### Aim of the exercise
When every entry has been read, print each one back exactly.

Stored data:
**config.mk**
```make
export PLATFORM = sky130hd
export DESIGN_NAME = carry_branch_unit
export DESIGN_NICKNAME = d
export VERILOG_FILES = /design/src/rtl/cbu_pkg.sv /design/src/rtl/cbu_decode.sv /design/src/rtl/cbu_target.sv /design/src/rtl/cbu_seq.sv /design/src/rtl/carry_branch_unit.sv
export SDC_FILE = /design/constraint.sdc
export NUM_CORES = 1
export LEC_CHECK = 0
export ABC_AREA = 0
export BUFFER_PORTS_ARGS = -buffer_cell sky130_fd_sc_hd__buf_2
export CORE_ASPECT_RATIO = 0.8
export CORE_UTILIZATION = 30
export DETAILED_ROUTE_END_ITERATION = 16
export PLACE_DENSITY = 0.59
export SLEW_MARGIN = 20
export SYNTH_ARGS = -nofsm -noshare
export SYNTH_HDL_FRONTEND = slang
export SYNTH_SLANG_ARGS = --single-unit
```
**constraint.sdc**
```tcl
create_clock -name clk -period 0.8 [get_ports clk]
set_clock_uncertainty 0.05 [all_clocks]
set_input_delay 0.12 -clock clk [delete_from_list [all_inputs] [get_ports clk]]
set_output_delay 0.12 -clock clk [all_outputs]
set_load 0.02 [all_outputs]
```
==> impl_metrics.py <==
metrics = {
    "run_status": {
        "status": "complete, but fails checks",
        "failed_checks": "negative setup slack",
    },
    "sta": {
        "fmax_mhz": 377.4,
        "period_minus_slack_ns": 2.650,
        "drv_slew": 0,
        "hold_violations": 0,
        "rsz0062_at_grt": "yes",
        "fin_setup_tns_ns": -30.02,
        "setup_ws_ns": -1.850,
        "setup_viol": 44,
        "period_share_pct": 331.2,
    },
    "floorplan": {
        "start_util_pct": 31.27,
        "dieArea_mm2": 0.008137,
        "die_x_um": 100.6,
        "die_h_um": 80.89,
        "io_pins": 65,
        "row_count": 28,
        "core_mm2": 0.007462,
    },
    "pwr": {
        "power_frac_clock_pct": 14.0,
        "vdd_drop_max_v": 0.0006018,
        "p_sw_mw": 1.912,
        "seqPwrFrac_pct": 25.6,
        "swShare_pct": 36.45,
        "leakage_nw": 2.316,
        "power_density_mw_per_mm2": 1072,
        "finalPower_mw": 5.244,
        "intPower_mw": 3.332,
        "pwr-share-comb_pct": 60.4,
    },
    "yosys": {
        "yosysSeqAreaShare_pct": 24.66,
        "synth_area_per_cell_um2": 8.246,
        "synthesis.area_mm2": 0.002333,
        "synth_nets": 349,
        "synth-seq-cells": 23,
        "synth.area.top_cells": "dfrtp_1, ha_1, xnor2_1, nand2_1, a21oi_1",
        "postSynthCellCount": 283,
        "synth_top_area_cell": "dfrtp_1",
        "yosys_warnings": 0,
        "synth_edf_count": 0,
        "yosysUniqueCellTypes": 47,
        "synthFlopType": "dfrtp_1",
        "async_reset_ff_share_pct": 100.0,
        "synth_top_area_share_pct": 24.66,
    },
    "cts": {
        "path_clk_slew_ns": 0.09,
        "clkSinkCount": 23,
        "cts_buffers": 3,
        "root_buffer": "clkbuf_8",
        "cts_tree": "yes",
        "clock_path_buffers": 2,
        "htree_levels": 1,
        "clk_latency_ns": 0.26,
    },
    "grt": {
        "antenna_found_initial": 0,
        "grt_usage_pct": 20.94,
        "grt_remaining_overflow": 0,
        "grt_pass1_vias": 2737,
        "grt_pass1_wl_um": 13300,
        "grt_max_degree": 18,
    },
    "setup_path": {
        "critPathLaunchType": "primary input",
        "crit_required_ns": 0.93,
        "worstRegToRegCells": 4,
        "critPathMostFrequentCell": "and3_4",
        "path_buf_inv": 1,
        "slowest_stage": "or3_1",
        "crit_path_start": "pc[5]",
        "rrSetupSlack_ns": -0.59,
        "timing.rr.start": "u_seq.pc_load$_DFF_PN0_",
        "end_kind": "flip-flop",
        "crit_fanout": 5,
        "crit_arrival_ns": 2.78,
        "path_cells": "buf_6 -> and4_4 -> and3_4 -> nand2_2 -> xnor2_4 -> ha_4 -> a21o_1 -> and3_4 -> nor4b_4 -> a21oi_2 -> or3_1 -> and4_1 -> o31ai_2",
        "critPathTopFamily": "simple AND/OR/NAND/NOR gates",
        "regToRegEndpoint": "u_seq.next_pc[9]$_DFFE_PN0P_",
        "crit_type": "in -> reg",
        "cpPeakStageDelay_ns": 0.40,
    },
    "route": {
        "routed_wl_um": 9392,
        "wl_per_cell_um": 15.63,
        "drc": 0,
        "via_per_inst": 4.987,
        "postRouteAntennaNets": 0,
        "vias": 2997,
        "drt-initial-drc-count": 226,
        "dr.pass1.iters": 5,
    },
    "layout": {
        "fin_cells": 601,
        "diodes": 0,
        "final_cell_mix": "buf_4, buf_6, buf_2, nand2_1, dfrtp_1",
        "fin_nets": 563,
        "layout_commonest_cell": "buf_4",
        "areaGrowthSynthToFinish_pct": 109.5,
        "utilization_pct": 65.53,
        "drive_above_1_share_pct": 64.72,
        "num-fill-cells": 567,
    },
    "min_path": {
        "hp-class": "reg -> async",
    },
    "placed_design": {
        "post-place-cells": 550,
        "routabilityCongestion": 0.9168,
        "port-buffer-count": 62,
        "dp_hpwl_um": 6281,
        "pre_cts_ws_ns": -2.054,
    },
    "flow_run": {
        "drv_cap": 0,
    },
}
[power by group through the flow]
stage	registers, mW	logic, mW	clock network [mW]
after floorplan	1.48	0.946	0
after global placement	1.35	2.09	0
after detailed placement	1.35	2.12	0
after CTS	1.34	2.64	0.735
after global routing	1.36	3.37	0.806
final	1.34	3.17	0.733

### Solution below
**config.mk**
```make
export PLATFORM = sky130hd
export DESIGN_NAME = carry_branch_unit
export DESIGN_NICKNAME = d
export VERILOG_FILES = /design/src/rtl/cbu_pkg.sv /design/src/rtl/cbu_decode.sv /design/src/rtl/cbu_target.sv /design/src/rtl/cbu_seq.sv /design/src/rtl/carry_branch_unit.sv
export SDC_FILE = /design/constraint.sdc
export NUM_CORES = 1
export LEC_CHECK = 0
export ABC_AREA = 0
export BUFFER_PORTS_ARGS = -buffer_cell sky130_fd_sc_hd__buf_2
export CORE_ASPECT_RATIO = 0.8
export CORE_UTILIZATION = 30
export DETAILED_ROUTE_END_ITERATION = 16
export PLACE_DENSITY = 0.59
export SLEW_MARGIN = 20
export SYNTH_ARGS = -nofsm -noshare
export SYNTH_HDL_FRONTEND = slang
export SYNTH_SLANG_ARGS = --single-unit
```
**constraint.sdc**
```tcl
create_clock -name clk -period 0.8 [get_ports clk]
set_clock_uncertainty 0.05 [all_clocks]
set_input_delay 0.12 -clock clk [delete_from_list [all_inputs] [get_ports clk]]
set_output_delay 0.12 -clock clk [all_outputs]
set_load 0.02 [all_outputs]
```
==> impl_metrics.py <==
metrics = {
    "run_status": {
        "status": "complete, but fails checks",
        "failed_checks": "negative setup slack",
    },
    "sta": {
        "fmax_mhz": 377.4,
        "period_minus_slack_ns": 2.650,
        "drv_slew": 0,
        "hold_violations": 0,
        "rsz0062_at_grt": "yes",
        "fin_setup_tns_ns": -30.02,
        "setup_ws_ns": -1.850,
        "setup_viol": 44,
        "period_share_pct": 331.2,
    },
    "floorplan": {
        "start_util_pct": 31.27,
        "dieArea_mm2": 0.008137,
        "die_x_um": 100.6,
        "die_h_um": 80.89,
        "io_pins": 65,
        "row_count": 28,
        "core_mm2": 0.007462,
    },
    "pwr": {
        "power_frac_clock_pct": 14.0,
        "vdd_drop_max_v": 0.0006018,
        "p_sw_mw": 1.912,
        "seqPwrFrac_pct": 25.6,
        "swShare_pct": 36.45,
        "leakage_nw": 2.316,
        "power_density_mw_per_mm2": 1072,
        "finalPower_mw": 5.244,
        "intPower_mw": 3.332,
        "pwr-share-comb_pct": 60.4,
    },
    "yosys": {
        "yosysSeqAreaShare_pct": 24.66,
        "synth_area_per_cell_um2": 8.246,
        "synthesis.area_mm2": 0.002333,
        "synth_nets": 349,
        "synth-seq-cells": 23,
        "synth.area.top_cells": "dfrtp_1, ha_1, xnor2_1, nand2_1, a21oi_1",
        "postSynthCellCount": 283,
        "synth_top_area_cell": "dfrtp_1",
        "yosys_warnings": 0,
        "synth_edf_count": 0,
        "yosysUniqueCellTypes": 47,
        "synthFlopType": "dfrtp_1",
        "async_reset_ff_share_pct": 100.0,
        "synth_top_area_share_pct": 24.66,
    },
    "cts": {
        "path_clk_slew_ns": 0.09,
        "clkSinkCount": 23,
        "cts_buffers": 3,
        "root_buffer": "clkbuf_8",
        "cts_tree": "yes",
        "clock_path_buffers": 2,
        "htree_levels": 1,
        "clk_latency_ns": 0.26,
    },
    "grt": {
        "antenna_found_initial": 0,
        "grt_usage_pct": 20.94,
        "grt_remaining_overflow": 0,
        "grt_pass1_vias": 2737,
        "grt_pass1_wl_um": 13300,
        "grt_max_degree": 18,
    },
    "setup_path": {
        "critPathLaunchType": "primary input",
        "crit_required_ns": 0.93,
        "worstRegToRegCells": 4,
        "critPathMostFrequentCell": "and3_4",
        "path_buf_inv": 1,
        "slowest_stage": "or3_1",
        "crit_path_start": "pc[5]",
        "rrSetupSlack_ns": -0.59,
        "timing.rr.start": "u_seq.pc_load$_DFF_PN0_",
        "end_kind": "flip-flop",
        "crit_fanout": 5,
        "crit_arrival_ns": 2.78,
        "path_cells": "buf_6 -> and4_4 -> and3_4 -> nand2_2 -> xnor2_4 -> ha_4 -> a21o_1 -> and3_4 -> nor4b_4 -> a21oi_2 -> or3_1 -> and4_1 -> o31ai_2",
        "critPathTopFamily": "simple AND/OR/NAND/NOR gates",
        "regToRegEndpoint": "u_seq.next_pc[9]$_DFFE_PN0P_",
        "crit_type": "in -> reg",
        "cpPeakStageDelay_ns": 0.40,
    },
    "route": {
        "routed_wl_um": 9392,
        "wl_per_cell_um": 15.63,
        "drc": 0,
        "via_per_inst": 4.987,
        "postRouteAntennaNets": 0,
        "vias": 2997,
        "drt-initial-drc-count": 226,
        "dr.pass1.iters": 5,
    },
    "layout": {
        "fin_cells": 601,
        "diodes": 0,
        "final_cell_mix": "buf_4, buf_6, buf_2, nand2_1, dfrtp_1",
        "fin_nets": 563,
        "layout_commonest_cell": "buf_4",
        "areaGrowthSynthToFinish_pct": 109.5,
        "utilization_pct": 65.53,
        "drive_above_1_share_pct": 64.72,
        "num-fill-cells": 567,
    },
    "min_path": {
        "hp-class": "reg -> async",
    },
    "placed_design": {
        "post-place-cells": 550,
        "routabilityCongestion": 0.9168,
        "port-buffer-count": 62,
        "dp_hpwl_um": 6281,
        "pre_cts_ws_ns": -2.054,
    },
    "flow_run": {
        "drv_cap": 0,
    },
}
[power by group through the flow]
stage	registers, mW	logic, mW	clock network [mW]
after floorplan	1.48	0.946	0
after global placement	1.35	2.09	0
after detailed placement	1.35	2.12	0
after CTS	1.34	2.64	0.735
after global routing	1.36	3.37	0.806
final	1.34	3.17	0.733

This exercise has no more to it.